Cuando se sentó ente aquellos, sintió una incomodidad en su
pierna derecha, una tensión habitual, de colectivo, de cuando solo queda ese
diminuto espacio que no llega a asiento completo. El anticipo a una mirada de
rabillo, libidinosa, desencadenó la bajada abrupta y prematura. No se sentía
bien y no solo por la incómoda situación. El lo notó. Sabía que no bajaba allí.
Diez años en esa línea y en cualquiera -verdaderamente- ejercitan hasta límites
esotéricos la intuición de un chofer de bondi.

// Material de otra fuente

<file path="src/rtl/nme_pkg.sv">
package nme_pkg;
    // Clamp a programmed shift into the supported window.
    function automatic logic [3:0] clamp_shift(input logic [3:0] k,
                                               input logic [3:0] kmin,
                                               input logic [3:0] kmax);
        logic [3:0] r;
        if (k < kmin)      r = kmin;
        else if (k > kmax) r = kmax;
        else               r = k;
        return r;
    endfunction
endpackage

</file>
<file path="src/rtl/nme_abs.sv">
module nme_abs #(
    parameter int W   = 8,
    parameter bit SAT = 1'b1
) (
    input  logic signed [W-1:0] x_i,
    output logic        [W-1:0] mag_o
);
    localparam logic [W-1:0] MOST_NEG = {1'b1, {(W-1){1'b0}}};
    localparam logic [W-1:0] MOST_POS = {1'b0, {(W-1){1'b1}}};

    logic [W-1:0] neg_v;
    assign neg_v = -x_i;

    generate
        if (SAT) begin : g_sat
            always_comb begin
                if (x_i == MOST_NEG)  mag_o = MOST_POS;
                else if (x_i[W-1])    mag_o = neg_v;
                else                  mag_o = x_i;
            end
        end else begin : g_wrap
            always_comb mag_o = x_i[W-1] ? neg_v : x_i;
        end
    endgenerate

    always_comb begin
        AST_MAG_RANGE: assert (mag_o[W-1] == 1'b0 || !SAT);
    end
endmodule

</file>
<file path="src/rtl/nme_leaky.sv">
module nme_leaky
    import nme_pkg::*;
#(
    parameter int IN_W  = 8,
    parameter int K_MIN = 4,
    parameter int K_MAX = 10
) (
    input  logic            clk,
    input  logic            rst_n,
    input  logic            clr_i,
    input  logic            vld_i,
    input  logic [IN_W-1:0] x_i,
    input  logic [3:0]      k_i,
    output logic [IN_W-1:0] int_o
);
    localparam int FRAC  = K_MAX;
    localparam int ACC_W = IN_W + FRAC;

    typedef struct packed {
        logic [ACC_W-1:0] acc;
    } st_t;

    st_t st_d, st_q;
    logic [3:0]              k_eff;
    logic [ACC_W-1:0]        target;
    logic signed [ACC_W:0]   diff;
    logic signed [ACC_W:0]   step;
    logic signed [ACC_W:0]   sum;

    always_comb begin
        k_eff  = clamp_shift(k_i, 4'(K_MIN), 4'(K_MAX));
        target = {x_i, {FRAC{1'b0}}};
        diff   = $signed({1'b0, target}) - $signed({1'b0, st_q.acc});
        step   = diff >>> k_eff;
        sum    = $signed({1'b0, st_q.acc}) + step;
        st_d   = st_q;
        if (clr_i)      st_d.acc = '0;
        else if (vld_i) st_d.acc = sum[ACC_W-1:0];
    end

    always_ff @(posedge clk or negedge rst_n) begin
        if (!rst_n) st_q <= '0;
        else        st_q <= st_d;
    end

    assign int_o = st_q.acc[ACC_W-1:FRAC];

    AST_HOLD_IDLE: assert property (@(posedge clk) disable iff (!rst_n)
        (!vld_i && !clr_i) |=> $stable(st_q.acc));
    AST_CLR_ZERO: assert property (@(posedge clk) disable iff (!rst_n)
        clr_i |=> (st_q.acc == '0));
    AST_NO_OVERSHOOT_UP: assert property (@(posedge clk) disable iff (!rst_n)
        (vld_i && !clr_i && target >= st_q.acc) |=>
        (st_q.acc <= $past(target) && st_q.acc >= $past(st_q.acc)));
    AST_NO_OVERSHOOT_DN: assert property (@(posedge clk) disable iff (!rst_n)
        (vld_i && !clr_i && target < st_q.acc) |=>
        (st_q.acc >= $past(target) && st_q.acc < $past(st_q.acc)));
    AST_SUM_SIGN: assert property (@(posedge clk) disable iff (!rst_n)
        vld_i |-> (sum[ACC_W] == 1'b0));
endmodule

</file>
<file path="src/rtl/noise_mag_est.sv">
module noise_mag_est #(
    parameter int IN_W  = 8,
    parameter int K_MIN = 4,
    parameter int K_MAX = 10
) (
    input  logic                   clk,
    input  logic                   rst_n,
    input  logic                   clr_i,
    input  logic                   smp_vld_i,
    input  logic signed [IN_W-1:0] smp_i,
    input  logic [3:0]             avg_shift_i,
    input  logic [3:0]             nse_shift_i,
    output logic [IN_W-1:0]        avg_mag_o,
    output logic [IN_W-1:0]        noise_mag_o
);
    logic [IN_W-1:0]        mag;
    logic [IN_W-1:0]        dev;
    logic signed [IN_W:0]   dlt;
    logic [IN_W:0]          dlt_abs;

    nme_abs #(.W(IN_W), .SAT(1'b1)) u_abs (
        .x_i   (smp_i),
        .mag_o (mag)
    );

    nme_leaky #(.IN_W(IN_W), .K_MIN(K_MIN), .K_MAX(K_MAX)) u_avg (
        .clk   (clk),
        .rst_n (rst_n),
        .clr_i (clr_i),
        .vld_i (smp_vld_i),
        .x_i   (mag),
        .k_i   (avg_shift_i),
        .int_o (avg_mag_o)
    );

    // Deviation against the average held before this sample.
    always_comb begin
        dlt     = $signed({1'b0, mag}) - $signed({1'b0, avg_mag_o});
        dlt_abs = dlt[IN_W] ? 9'(-dlt) : dlt;
        dev     = dlt_abs[IN_W-1:0];
    end

    nme_leaky #(.IN_W(IN_W), .K_MIN(K_MIN), .K_MAX(K_MAX)) u_nse (
        .clk   (clk),
        .rst_n (rst_n),
        .clr_i (clr_i),
        .vld_i (smp_vld_i),
        .x_i   (dev),
        .k_i   (nse_shift_i),
        .int_o (noise_mag_o)
    );

    AST_DEV_RANGE: assert property (@(posedge clk) disable iff (!rst_n)
        smp_vld_i |-> (dlt_abs[IN_W] == 1'b0 && !dev[IN_W-1]));
    AST_AVG_BOUND: assert property (@(posedge clk) disable iff (!rst_n)
        avg_mag_o[IN_W-1] == 1'b0);
    AST_NSE_BOUND: assert property (@(posedge clk) disable iff (!rst_n)
        noise_mag_o[IN_W-1] == 1'b0);
    AST_OUT_HOLD: assert property (@(posedge clk) disable iff (!rst_n)
        (!smp_vld_i && !clr_i) |=> ($stable(avg_mag_o) && $stable(noise_mag_o)));
endmodule

</file>
<file path="config.mk">
export PLATFORM = sky130hd
export DESIGN_NAME = noise_mag_est
export DESIGN_NICKNAME = d
export VERILOG_FILES = /design/src/rtl/nme_pkg.sv /design/src/rtl/nme_abs.sv /design/src/rtl/nme_leaky.sv /design/src/rtl/noise_mag_est.sv
export SDC_FILE = /design/constraint.sdc
export NUM_CORES = 1
export LEC_CHECK = 0
export ABC_AREA = 1
export BUFFER_PORTS_ARGS = -buffer_cell sky130_fd_sc_hd__clkbuf_2
export CORE_MARGIN = 10
export CORE_UTILIZATION = 45
export CTS_CLUSTER_DIAMETER = 80
export DETAILED_ROUTE_END_ITERATION = 10
export GPL_TIMING_DRIVEN = 1
export SLEW_MARGIN = 20
export SYNTH_ARGS = -nofsm -noshare
export SYNTH_HDL_FRONTEND = slang
export SYNTH_SLANG_ARGS = --single-unit
</file>
<file path="constraint.sdc">
create_clock -name clk -period 4.55 [get_ports clk]
set_input_delay 1.1375 -clock clk [delete_from_list [all_inputs] [get_ports clk]]
set_output_delay 1.1375 -clock clk [all_outputs]
set_load 0.03 [all_outputs]
</file>
* After elaboration in Yosys (flattened, before gate mapping)
Cells that the tools add are included.
** Cells by class
- Add/sub/neg operators :: 7
- Equality and inequality tests :: 1
- Shift-type cells :: 2
- Multiplexer cells :: 11
- Reduce and logical (&&, ||, !) cells :: 1
- Magnitude comparators :: 4
** Operators by type and width (count)
- two-way mux 18 bit :: 4
- >>> shifter 19 x 4 -> 18 bit :: 2
- subtractor 18 x 18 -> 19 bit :: 2
- adder 18 bit :: 2
- two-way mux 8 bit :: 3
- two-way mux 4 bit :: 4
- negator 8 bit :: 2
- subtractor 8 x 8 -> 9 bit :: 1
- equality test 8 bit, second input constant :: 1
- > comparator 4 bit, second input constant :: 2
- < comparator 4 x 3 -> 1 bit, second input constant :: 2
- nonzero test 2 bit :: 1
** Word-level totals
- Word-level logic and storage cells :: 28
- Register bits after elaboration :: 36
- Output and inout port bits :: 16
- Input bits :: 20

* Longest topological paths before layout
- Depth after elaboration :: 11
- Depth in mapped cells :: 47
- Gate-level depth less buffers :: 47

* By module
A second synthesis with hierarchy kept.
** Unflattened totals
- Cells, all modules :: 1199
- Area total of the unflattened synthesis :: 6934.2 um^2
** Modules (own cells, without submodules)
- nme_leaky :: area an instance 2995.4 um^2, instances 2, cells an instance 518, seq. area each 450.4 um^2
- noise_mag_est :: area an instance 683.2 um^2, instances 1, cells an instance 120, seq. area each 0.0 um^2
- nme_abs :: area an instance 260.2 um^2, instances 1, cells an instance 43, seq. area each 0.0 um^2

* Worst setup path before layout
OpenSTA, ideal clock, no wires.
- Path type :: input port to flip-flop
- Start :: input smp_i[1]
- End :: register u_nse.st_q[13] in the netlist's numbering
- Setup time :: 83 ps
- Stages on the path :: 43
- Setup slack :: -1335 ps
- Data arrival time :: 5802 ps
- Cell sequence :: inv_1 ha_1 inv_1 nor3_1 inv_1 nor3_1 inv_1 nor2_1 inv_1 o211ai_1 inv_1 fa_1 o21bai_2 xor2_2 nor2_1 nand2_1 nand2_1 nand2_1 [7 not listed] nand2_1 nand2_1 nand3_1 nand3_1 nand2_1 nand2_1 nand2_1 ha_1 a21o_1 nor2_1 nand2_1 nand2_1 nand2_1 nand2_1 nand2_1 nand2_1 nand2_1 o21ai_0
** On the way
- Word-level cells in the longest chain between the ends :: 11
- Elaborated cells on any way between the ends :: 12
- Classes of those cells :: add/sub (5); eq/ne (1); shift (1); mux (5)
** RTL lines
- from (decl) :: RTL line noise_mag_est.sv:10 : input logic signed [IN_W-1:0] smp_i,
- negator 8 bit :: RTL line nme_abs.sv:12 : assign neg_v = -x_i;
- two-way mux 8 bit :: RTL line nme_abs.sv:18 : else if (x_i[W-1]) mag_o = neg_v;
- two-way mux 8 bit (*) :: RTL line nme_abs.sv:17 : if (x_i == MOST_NEG) mag_o = MOST_POS;
- subtractor 8 x 8 -> 9 bit (*) :: RTL line noise_mag_est.sv:38 : dlt = $signed({1'b0, mag}) - $signed({1'b0, avg_mag_o});
- negator 8 bit :: RTL line noise_mag_est.sv:39 : dlt_abs = dlt[IN_W] ? 9'(-dlt) : dlt;
- two-way mux 8 bit (*) :: RTL line noise_mag_est.sv:39
- subtractor 18 x 18 -> 19 bit (*) :: RTL line nme_leaky.sv:33 : diff = $signed({1'b0, target}) - $signed({1'b0, st_q.acc});
- >>> shifter 19 x 4 -> 18 bit (*) :: RTL line nme_leaky.sv:34 : step = diff >>> k_eff;
- adder 18 bit (*) :: RTL line nme_leaky.sv:35 : sum = $signed({1'b0, st_q.acc}) + step;
- two-way mux 18 bit (*) :: RTL line nme_leaky.sv:38 : else if (vld_i) st_d.acc = sum[ACC_W-1:0];
- two-way mux 18 bit (*) :: RTL line nme_leaky.sv:37 : if (clr_i) st_d.acc = '0;
- to (signal assigned) :: RTL line nme_leaky.sv:43 : else st_q <= st_d;
- to (decl) :: RTL line nme_leaky.sv:23 : st_t st_d, st_q;
Every way passes the cells marked *; elsewhere a longest branch is shown, timed or not. The select of a mux whose other input is x is not followed.
A chain may end at the register's enable or synchronous reset.

* Worst setup path after layout
- Start :: input smp_i[1]
- End :: register u_nse.st_q[17] in the netlist's numbering
Same word-level chain as after synthesis.

==> impl_metrics.ini <==
[status]
status = finished, violations left
violations = negative setup slack

[setup_path]
crit_buf_inv = 12
start_kind = input port
endpoint_kind = register
reg2regPathDepth = 34
worstReg2RegEnd = u_nse.st_q[17]
critPathArrivalTime_ns = 6.24
path_class = in2reg
timing.rr.start = u_avg.st_q[12]
worst_path_largest_cell_delay_ns = 0.40
path_max_fanout = 4
r2r_slack_ns = -0.05
critPathTopFamily = simple AND/OR/NAND/NOR gates
cp_common_cell = nand2_1
cp.required_ns = 4.73
cp_slowest_cell = fa_2

[sta]
tightest_slew_ns = 0.947
worst_slack_ns = -1.50
whs_ns = 0.608
min_period_ns = 6.05
finClkSkew_ns = 0.00558
rsz0062_at_grt = yes
fin_crit_sh = 1.33
timing.fmax_mhz = 165
hold_viol_final = 0
drv_slew = 0
setup_tns_ns = -41.94
final-setup-viol-count = 36
slew_headroom = 0.369

[job]
maxCapViolCount = 0

[die]
num_rows = 43
die_w_um = 139
die_y_um = 139
initial_core_util = 0.460
core_region_area_um2 = 13900
io_pins = 36
die_area_um2 = 19300

[clocking]
insertion_delay_ns = 0.29
cts_tree = yes
cts-hold-fix-buffers = 0
numCtsBuffers = 5
clk_path_buf_depth = 2
clk_pin_slew_ns = 0.06
htree_levels = 2
cts-root-buf = clkbuf_16
clock_sinks = 36

[yosys]
ys_seq_elements = 36
ys.flop_type = dfrtp_1
synth_area_um2 = 6380
yosys.cell_types.count = 43
synthArstFlopShare = 1.00
synthCells = 1111
yosys_warnings = 0
syn_area_per_cell_um2 = 5.74
synth-edff-count = 0
syn_nets = 1190
yosysSeqAreaShare = 0.141

[routing]
wirelength_um = 27200
top_layer = met4
vias_per_cell = 5.60
route.met2.wl_um = 14500
drc = 0
vias = 8633
wl_per_cell_um = 17.7
wl_met1_um = 10000
dr_wl_met3_um = 1080
ant_nets = 0
drtIter0Drc = 575
dr.pass1.iters = 5

[finish]
nNetsFinal = 1439
final_cells = 1541
areaGrowthSynthToFinish_pct = 71.4
layout_commonest_cell = nand2_1
fin_area_um2 = 10900
insertedDiodeCount = 0
layout_common_cells = 209 x nand2_1, 190 x buf_4, 113 x inv_1
drive_gt1_frac = 0.524

[placement]
portBuffers = 35
dp_hpwl_um = 18100
globalplace.congestion = 0.937
dpl.cell_count = 1469
place_area_um2 = 8230

[hold_path]
hold_start = u_avg.st_q[17]
worstHoldEndpoint = u_avg.st_q[17]
holdPathStages = 3
hp-class = reg2reg

[global_routing]
grt.total_usage = 0.244
antenna_found_initial = 0
grt_pass1_wl_um = 39900
grt-ovfl-total = 0
grt_pass1_vias = 8409
grt_max_degree = 37
==> timing repair <==
action / 4_1_cts / 5_1_grt
endpoints found under the setup margin: 32 / 33
buffers inserted: 37 / 29
pin swaps: 128 / 149
resized for setup: 279 / 229
==> cell families after synthesis <==
group,after synthesis,share of synthesized area
adders and majority gates,59,0.119
DFF,36,0.141
muxes,1,0.00157
xor gates and xnor gates,24,0.0353
buffers and inverters,187,0.124
AOI/OAI and AO/OA,165,0.149
and+or+nand+nor,639,0.430
==> state kept, by name (all words and copies together) (netlist names) <==
name and count:
u_nse.st_q 18, u_avg.st_q 18
==> worst reg2reg max path: cells and delay by family (launching register included) <==
kind / cells / cell delay (ns)
AND/OR/NAND/NOR: 19 / 1.75
AO/OA/AOI/OAI: 5 / 0.66
adder cells (fa/ha/maj): 3 / 0.89
buffers and inverters: 6 / 0.75
XOR/XNOR: 1 / 0.07
flip-flops: 1 / 0.38
==> per-stage QoR <==
stage	utilization	setup WS (ns)
finish	0.788	-1.50
floorplan	-	-0.982
global route	0.788	-1.76
global placement	0.593	-1.84
CTS	0.704	-1.30
detailed placement	0.593	-1.96
==> layer usage <==
| metal | vias up | GRT usage |
|---|---|---|
| li1 | 4142 | - |
| met1 | 4039 | 0.257 |
| met2 | 326 | 0.466 |
| met3 | 126 | 0.0236 |
| met4 | 0 | 0.127 |
| met5 | - | 0 |
==> worst max path at each step <==
stage / startpoint / endpoint / cells after the start
4_1_cts: smp_i[1] / u_nse.st_q[13] / 43
6_report: smp_i[1] / u_nse.st_q[17] / 44
2_1_floorplan: smp_i[0] / u_nse.st_q[12] / 40
5_1_grt: smp_i[1] / u_nse.st_q[14] / 38
3_5_place_dp: smp_i[0] / u_nse.st_q[17] / 42
3_3_place_gp: smp_i[0] / u_nse.st_q[17] / 42
==> Yosys cell counts, types with 3 or more instances <==
cell type	instances	area share
a21oi_1	66	0.052
o21ai_2	3	0.0041
inv_2	4	0.0024
nor3_1	13	0.010
dfrtp_1	36	0.14
o31ai_1	4	0.0047
nand3_1	173	0.14
a21o_1	4	0.0047
o211ai_1	5	0.0059
nor2_1	91	0.054
xor2_1	17	0.023
clkbuf_1	7	0.0041
o22ai_1	5	0.0049
buf_4	21	0.025
nand3b_1	8	0.0094
xnor2_1	5	0.0069
or2_2	3	0.0029
ha_1	56	0.11
nand2_2	7	0.0069
o21ai_0	57	0.045
buf_2	6	0.0047
nand2_1	324	0.19
fa_1	3	0.0094
nand4_1	8	0.0078
a21oi_2	5	0.0069
nor2_2	7	0.0069
inv_1	147	0.086
o21bai_1	8	0.0094
==> final cells by class <==
class | instances | area (um^2)
well taps | 180 | 225
flip-flops and latches | 36 | 901
clock buffers | 5 | 125
multi-input cells | 888 | 6820
fillers | 943 | 2950
repair buffers | 277 | 2240
inverters | 152 | 603
clock inverters | 3 | 18.8
Power is left out: the tool's default activity adds up to more than one toggle a clock period on the data nets, which glitch-free logic cannot reach.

Mirar por esos grandes espejos alargados, que no solo hacen posible
la tarea, con el tiempo, definen cualidades analíticas, una performance psico-profética agregada de la labor. A veces se busca la
complicidad, a veces se juega imaginando, muchas veces se advierte un estallido
en otras geografías.
El notó esa bajada, la impulsividad y las ganas de llorar.
Lo notó desde que caminaba por el pasillo. Tuvo incluso, ganas de pararse, de
pedir con amabilidad que todos “descendieran de la unidad”. Argumentando un
problema técnico, fingiría una llamada y observaría la marcha de quien se
alejaba a paso firme, pero era tarde, se movían hacía tres cuadras y en la próxima
parada se apelmazaban niños, gritos y mochilas.
Llegó a casa a pie. No estaba lejos, no entendió muy bien su
reacción y hasta había olvidado el episodio. Pensó en la irracionalidad de
algunas actitudes recientes. Pensó en contestaciones inoportunas, de mal gusto,
en su ciudad, en los últimos tiempos. Pensó seriamente cambiar de recorrido.